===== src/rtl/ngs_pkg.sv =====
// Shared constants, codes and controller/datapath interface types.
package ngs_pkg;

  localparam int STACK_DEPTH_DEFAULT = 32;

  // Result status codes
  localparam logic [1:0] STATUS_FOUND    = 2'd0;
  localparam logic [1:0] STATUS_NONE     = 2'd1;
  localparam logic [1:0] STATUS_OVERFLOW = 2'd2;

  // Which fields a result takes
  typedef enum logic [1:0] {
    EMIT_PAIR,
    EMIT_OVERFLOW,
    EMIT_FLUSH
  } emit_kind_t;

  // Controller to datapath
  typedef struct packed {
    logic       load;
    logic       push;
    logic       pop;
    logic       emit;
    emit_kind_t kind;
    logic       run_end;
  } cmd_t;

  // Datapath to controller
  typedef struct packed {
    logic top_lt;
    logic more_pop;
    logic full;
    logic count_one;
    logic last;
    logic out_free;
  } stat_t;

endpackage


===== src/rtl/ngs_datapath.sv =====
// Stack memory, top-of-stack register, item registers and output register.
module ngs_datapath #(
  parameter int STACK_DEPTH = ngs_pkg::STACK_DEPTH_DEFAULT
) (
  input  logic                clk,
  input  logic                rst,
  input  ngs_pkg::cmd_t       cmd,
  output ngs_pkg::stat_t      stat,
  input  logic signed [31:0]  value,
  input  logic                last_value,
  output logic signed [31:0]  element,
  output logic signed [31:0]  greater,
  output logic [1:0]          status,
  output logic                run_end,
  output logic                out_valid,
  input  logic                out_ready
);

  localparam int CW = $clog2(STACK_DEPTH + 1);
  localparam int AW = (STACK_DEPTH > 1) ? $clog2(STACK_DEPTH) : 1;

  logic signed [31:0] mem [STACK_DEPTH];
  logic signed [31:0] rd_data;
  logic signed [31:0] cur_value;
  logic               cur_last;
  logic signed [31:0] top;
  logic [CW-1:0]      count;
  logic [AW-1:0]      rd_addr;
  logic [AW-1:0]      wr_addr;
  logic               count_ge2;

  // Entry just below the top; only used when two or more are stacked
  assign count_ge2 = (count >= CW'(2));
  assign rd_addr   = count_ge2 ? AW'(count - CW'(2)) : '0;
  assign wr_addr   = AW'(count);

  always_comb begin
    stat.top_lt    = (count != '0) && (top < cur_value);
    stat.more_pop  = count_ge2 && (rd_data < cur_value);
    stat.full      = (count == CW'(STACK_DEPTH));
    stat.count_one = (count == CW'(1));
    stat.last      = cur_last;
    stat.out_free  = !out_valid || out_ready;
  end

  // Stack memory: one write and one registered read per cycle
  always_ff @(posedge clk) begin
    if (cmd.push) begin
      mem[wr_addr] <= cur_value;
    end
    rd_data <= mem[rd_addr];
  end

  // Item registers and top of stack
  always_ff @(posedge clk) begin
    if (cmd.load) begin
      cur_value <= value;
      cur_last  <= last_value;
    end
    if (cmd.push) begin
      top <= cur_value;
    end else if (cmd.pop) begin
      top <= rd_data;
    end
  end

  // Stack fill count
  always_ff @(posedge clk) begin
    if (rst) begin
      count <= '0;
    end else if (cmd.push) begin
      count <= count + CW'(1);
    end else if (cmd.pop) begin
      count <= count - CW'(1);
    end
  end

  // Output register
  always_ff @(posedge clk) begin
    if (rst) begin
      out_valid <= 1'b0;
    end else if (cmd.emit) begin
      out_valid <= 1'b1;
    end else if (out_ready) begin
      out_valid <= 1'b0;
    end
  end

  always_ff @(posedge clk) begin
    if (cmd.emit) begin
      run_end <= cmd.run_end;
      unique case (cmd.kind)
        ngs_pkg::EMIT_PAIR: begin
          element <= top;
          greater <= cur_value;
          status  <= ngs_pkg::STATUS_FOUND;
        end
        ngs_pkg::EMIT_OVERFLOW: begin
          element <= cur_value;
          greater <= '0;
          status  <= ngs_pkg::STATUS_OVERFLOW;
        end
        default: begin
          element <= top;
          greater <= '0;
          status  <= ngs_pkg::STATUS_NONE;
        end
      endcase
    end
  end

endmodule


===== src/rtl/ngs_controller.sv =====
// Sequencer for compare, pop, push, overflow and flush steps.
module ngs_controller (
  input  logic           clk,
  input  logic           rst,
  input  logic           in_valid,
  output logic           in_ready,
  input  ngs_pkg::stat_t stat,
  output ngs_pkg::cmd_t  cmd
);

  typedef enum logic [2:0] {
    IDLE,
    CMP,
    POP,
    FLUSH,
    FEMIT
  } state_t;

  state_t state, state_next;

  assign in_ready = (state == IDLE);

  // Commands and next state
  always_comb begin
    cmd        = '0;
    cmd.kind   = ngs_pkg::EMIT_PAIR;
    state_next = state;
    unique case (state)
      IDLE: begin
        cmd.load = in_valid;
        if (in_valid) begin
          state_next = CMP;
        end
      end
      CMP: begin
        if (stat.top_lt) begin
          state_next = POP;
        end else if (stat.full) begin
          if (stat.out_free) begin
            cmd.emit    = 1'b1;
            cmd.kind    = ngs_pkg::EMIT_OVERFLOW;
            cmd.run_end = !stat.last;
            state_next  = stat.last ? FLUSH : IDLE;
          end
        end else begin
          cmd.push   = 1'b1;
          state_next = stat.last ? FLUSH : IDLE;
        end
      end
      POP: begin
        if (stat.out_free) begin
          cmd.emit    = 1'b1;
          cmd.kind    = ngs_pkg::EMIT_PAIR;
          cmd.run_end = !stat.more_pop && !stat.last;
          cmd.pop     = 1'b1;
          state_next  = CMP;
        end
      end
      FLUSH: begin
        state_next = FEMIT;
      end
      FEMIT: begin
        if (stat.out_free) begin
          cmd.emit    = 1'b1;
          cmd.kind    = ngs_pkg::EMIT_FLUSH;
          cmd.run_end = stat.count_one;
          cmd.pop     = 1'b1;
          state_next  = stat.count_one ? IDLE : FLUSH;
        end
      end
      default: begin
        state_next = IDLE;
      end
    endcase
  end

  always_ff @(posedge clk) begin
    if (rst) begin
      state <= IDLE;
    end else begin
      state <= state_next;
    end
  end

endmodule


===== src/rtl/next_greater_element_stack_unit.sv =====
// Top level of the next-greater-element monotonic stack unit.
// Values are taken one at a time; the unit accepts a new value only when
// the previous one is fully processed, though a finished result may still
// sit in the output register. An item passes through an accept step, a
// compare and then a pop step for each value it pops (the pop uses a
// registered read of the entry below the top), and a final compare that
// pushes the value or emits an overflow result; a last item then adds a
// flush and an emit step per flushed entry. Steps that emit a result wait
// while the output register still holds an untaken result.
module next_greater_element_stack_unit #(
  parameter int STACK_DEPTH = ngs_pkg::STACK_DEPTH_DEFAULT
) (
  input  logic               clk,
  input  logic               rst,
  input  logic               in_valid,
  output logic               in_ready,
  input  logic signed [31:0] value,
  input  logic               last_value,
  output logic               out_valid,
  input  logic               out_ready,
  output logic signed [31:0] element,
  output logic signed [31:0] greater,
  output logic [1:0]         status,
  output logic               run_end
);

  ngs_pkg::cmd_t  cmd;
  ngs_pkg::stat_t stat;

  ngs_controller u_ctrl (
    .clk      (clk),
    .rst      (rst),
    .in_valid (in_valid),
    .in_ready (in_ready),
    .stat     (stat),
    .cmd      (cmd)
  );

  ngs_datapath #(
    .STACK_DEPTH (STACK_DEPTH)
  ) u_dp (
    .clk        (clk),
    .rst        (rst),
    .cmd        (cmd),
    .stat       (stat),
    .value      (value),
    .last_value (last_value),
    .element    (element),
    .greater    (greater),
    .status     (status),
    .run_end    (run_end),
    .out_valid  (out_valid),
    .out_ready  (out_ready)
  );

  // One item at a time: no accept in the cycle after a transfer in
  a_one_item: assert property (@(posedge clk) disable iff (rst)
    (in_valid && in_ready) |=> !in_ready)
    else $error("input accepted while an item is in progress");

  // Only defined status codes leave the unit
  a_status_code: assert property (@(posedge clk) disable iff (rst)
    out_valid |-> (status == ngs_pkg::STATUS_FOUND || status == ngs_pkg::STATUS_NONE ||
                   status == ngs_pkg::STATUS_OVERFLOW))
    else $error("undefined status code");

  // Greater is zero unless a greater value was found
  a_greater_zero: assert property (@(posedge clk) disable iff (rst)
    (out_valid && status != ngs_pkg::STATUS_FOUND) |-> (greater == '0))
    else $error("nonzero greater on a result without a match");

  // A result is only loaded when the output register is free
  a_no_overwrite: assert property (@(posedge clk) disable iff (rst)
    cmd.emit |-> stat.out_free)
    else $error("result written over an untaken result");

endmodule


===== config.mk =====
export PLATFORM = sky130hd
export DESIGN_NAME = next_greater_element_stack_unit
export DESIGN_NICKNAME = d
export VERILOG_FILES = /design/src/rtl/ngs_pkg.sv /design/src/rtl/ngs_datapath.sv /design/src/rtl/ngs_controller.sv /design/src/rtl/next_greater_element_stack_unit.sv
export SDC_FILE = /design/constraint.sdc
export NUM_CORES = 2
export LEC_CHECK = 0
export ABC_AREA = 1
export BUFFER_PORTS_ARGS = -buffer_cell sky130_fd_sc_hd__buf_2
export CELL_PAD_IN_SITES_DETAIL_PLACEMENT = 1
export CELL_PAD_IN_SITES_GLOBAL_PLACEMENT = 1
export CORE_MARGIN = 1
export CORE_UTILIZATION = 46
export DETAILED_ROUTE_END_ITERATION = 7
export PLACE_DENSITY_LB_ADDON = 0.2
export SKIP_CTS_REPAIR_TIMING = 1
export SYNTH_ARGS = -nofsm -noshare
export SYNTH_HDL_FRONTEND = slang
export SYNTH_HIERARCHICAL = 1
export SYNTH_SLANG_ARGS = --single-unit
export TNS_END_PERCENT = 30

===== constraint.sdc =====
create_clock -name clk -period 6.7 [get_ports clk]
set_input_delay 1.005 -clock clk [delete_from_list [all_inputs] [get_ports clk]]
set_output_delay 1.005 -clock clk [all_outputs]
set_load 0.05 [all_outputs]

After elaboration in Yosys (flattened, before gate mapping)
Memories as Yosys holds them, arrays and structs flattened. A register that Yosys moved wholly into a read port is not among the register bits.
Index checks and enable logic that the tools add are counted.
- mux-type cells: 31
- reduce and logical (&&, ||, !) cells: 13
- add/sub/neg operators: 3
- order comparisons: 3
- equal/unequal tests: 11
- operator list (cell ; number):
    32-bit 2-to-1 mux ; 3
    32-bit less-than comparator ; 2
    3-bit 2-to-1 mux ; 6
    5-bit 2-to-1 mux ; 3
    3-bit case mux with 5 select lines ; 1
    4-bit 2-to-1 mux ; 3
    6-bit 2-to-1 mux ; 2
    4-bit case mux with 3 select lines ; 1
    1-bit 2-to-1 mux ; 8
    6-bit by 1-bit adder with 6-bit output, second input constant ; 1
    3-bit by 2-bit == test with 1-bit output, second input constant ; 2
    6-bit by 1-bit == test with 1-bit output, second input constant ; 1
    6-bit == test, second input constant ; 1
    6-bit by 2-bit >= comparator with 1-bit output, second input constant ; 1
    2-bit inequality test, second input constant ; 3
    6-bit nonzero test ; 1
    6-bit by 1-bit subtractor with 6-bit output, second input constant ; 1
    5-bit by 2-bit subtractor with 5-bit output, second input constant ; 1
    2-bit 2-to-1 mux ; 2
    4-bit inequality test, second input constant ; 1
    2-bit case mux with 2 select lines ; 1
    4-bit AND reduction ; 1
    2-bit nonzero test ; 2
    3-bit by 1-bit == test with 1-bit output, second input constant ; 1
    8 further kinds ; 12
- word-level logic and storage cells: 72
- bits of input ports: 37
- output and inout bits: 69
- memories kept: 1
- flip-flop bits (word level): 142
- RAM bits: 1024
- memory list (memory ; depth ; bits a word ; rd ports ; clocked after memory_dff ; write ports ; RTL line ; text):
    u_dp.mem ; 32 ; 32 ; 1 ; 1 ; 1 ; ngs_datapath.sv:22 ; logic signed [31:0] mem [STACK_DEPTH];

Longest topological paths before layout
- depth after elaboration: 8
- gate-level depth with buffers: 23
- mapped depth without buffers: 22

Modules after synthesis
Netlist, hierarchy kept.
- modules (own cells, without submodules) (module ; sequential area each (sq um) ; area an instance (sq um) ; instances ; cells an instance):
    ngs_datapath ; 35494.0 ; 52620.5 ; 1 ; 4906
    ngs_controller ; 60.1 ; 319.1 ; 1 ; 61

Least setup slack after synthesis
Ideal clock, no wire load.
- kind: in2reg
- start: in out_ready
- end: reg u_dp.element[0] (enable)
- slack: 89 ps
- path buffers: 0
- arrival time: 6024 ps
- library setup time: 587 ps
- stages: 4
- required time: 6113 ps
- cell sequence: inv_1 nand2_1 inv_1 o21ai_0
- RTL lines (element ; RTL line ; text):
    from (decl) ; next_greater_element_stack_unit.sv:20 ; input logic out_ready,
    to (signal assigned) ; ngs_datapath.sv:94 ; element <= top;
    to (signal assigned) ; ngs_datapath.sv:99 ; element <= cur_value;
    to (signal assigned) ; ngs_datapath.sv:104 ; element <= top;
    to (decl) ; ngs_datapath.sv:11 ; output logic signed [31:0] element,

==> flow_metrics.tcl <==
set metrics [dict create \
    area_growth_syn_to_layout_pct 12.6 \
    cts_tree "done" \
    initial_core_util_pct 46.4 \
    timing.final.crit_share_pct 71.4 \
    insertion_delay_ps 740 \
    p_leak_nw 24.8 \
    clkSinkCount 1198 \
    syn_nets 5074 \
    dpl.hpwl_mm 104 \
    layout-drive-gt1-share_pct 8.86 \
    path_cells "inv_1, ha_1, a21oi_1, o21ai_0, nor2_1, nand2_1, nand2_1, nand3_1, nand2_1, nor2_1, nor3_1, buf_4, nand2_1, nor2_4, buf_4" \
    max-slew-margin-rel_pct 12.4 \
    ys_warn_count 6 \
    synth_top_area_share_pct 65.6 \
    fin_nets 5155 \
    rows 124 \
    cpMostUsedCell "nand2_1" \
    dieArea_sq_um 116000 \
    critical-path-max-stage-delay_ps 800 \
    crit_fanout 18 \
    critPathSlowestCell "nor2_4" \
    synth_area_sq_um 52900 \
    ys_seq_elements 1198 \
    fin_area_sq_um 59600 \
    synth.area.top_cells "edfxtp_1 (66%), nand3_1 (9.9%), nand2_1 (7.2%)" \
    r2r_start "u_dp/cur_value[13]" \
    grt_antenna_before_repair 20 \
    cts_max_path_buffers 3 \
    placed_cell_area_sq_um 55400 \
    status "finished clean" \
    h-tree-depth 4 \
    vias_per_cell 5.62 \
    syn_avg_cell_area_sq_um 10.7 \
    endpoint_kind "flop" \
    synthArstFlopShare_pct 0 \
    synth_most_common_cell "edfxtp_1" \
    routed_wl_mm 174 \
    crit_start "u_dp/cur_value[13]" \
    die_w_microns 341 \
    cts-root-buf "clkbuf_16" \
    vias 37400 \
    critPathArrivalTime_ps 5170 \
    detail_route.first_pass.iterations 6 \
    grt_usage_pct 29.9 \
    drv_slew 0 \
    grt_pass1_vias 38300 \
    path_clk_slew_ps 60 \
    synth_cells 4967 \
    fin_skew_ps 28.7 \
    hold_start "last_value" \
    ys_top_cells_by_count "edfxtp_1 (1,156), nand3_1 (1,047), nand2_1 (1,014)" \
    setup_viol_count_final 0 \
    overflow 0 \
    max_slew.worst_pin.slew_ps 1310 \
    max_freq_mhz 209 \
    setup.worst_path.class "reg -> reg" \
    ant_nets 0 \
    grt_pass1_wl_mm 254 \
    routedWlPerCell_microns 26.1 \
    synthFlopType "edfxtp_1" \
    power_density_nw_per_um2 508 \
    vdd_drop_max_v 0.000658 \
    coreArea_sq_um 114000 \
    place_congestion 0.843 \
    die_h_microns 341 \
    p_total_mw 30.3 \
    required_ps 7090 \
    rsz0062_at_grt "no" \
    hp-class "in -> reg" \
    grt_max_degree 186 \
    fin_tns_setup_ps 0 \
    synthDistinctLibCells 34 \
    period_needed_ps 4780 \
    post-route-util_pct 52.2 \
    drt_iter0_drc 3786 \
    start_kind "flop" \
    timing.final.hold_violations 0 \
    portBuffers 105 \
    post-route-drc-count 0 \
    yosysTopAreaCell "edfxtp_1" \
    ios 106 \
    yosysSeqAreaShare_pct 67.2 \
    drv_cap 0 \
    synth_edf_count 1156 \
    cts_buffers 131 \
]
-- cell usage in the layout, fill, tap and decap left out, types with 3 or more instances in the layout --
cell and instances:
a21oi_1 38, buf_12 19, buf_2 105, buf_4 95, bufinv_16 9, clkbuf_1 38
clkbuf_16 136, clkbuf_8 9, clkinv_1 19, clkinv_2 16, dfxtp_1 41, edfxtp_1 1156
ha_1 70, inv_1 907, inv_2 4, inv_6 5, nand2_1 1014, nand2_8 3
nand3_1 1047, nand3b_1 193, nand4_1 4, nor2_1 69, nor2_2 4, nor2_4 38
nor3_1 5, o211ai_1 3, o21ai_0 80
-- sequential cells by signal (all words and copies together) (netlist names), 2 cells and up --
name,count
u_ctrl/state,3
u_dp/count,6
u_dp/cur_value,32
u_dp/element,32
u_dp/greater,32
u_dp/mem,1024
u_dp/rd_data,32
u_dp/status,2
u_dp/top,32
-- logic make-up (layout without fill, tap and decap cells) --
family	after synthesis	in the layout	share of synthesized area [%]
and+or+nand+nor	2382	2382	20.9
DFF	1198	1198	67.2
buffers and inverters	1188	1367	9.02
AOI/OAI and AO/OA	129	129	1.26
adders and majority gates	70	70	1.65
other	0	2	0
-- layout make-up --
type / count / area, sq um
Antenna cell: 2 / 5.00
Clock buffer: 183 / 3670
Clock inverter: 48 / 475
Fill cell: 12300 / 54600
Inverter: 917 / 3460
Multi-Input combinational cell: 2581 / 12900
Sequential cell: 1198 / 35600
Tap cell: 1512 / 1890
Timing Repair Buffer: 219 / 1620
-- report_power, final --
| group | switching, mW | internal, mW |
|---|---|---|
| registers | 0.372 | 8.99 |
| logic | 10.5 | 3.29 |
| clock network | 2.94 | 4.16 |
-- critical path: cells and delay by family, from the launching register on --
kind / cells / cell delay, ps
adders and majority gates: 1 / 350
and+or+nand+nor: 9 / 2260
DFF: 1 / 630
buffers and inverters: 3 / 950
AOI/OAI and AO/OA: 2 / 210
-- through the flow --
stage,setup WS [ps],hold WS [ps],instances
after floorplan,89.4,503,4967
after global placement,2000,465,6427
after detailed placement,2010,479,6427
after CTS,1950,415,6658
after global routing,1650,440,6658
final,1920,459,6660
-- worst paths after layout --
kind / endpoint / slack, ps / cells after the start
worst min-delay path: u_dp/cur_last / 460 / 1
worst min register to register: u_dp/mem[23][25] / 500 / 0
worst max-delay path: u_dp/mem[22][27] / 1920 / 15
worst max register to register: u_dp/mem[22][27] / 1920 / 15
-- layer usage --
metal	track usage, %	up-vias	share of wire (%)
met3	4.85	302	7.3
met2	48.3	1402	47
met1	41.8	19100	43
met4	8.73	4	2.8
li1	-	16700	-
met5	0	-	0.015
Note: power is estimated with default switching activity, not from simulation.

----------

* **EXERCISE INSTRUCTIONS**:
Looking at the entries, state how many lines hold the string "still", with the number as the sole reply.

* **WRITTEN RESPONSE**:
2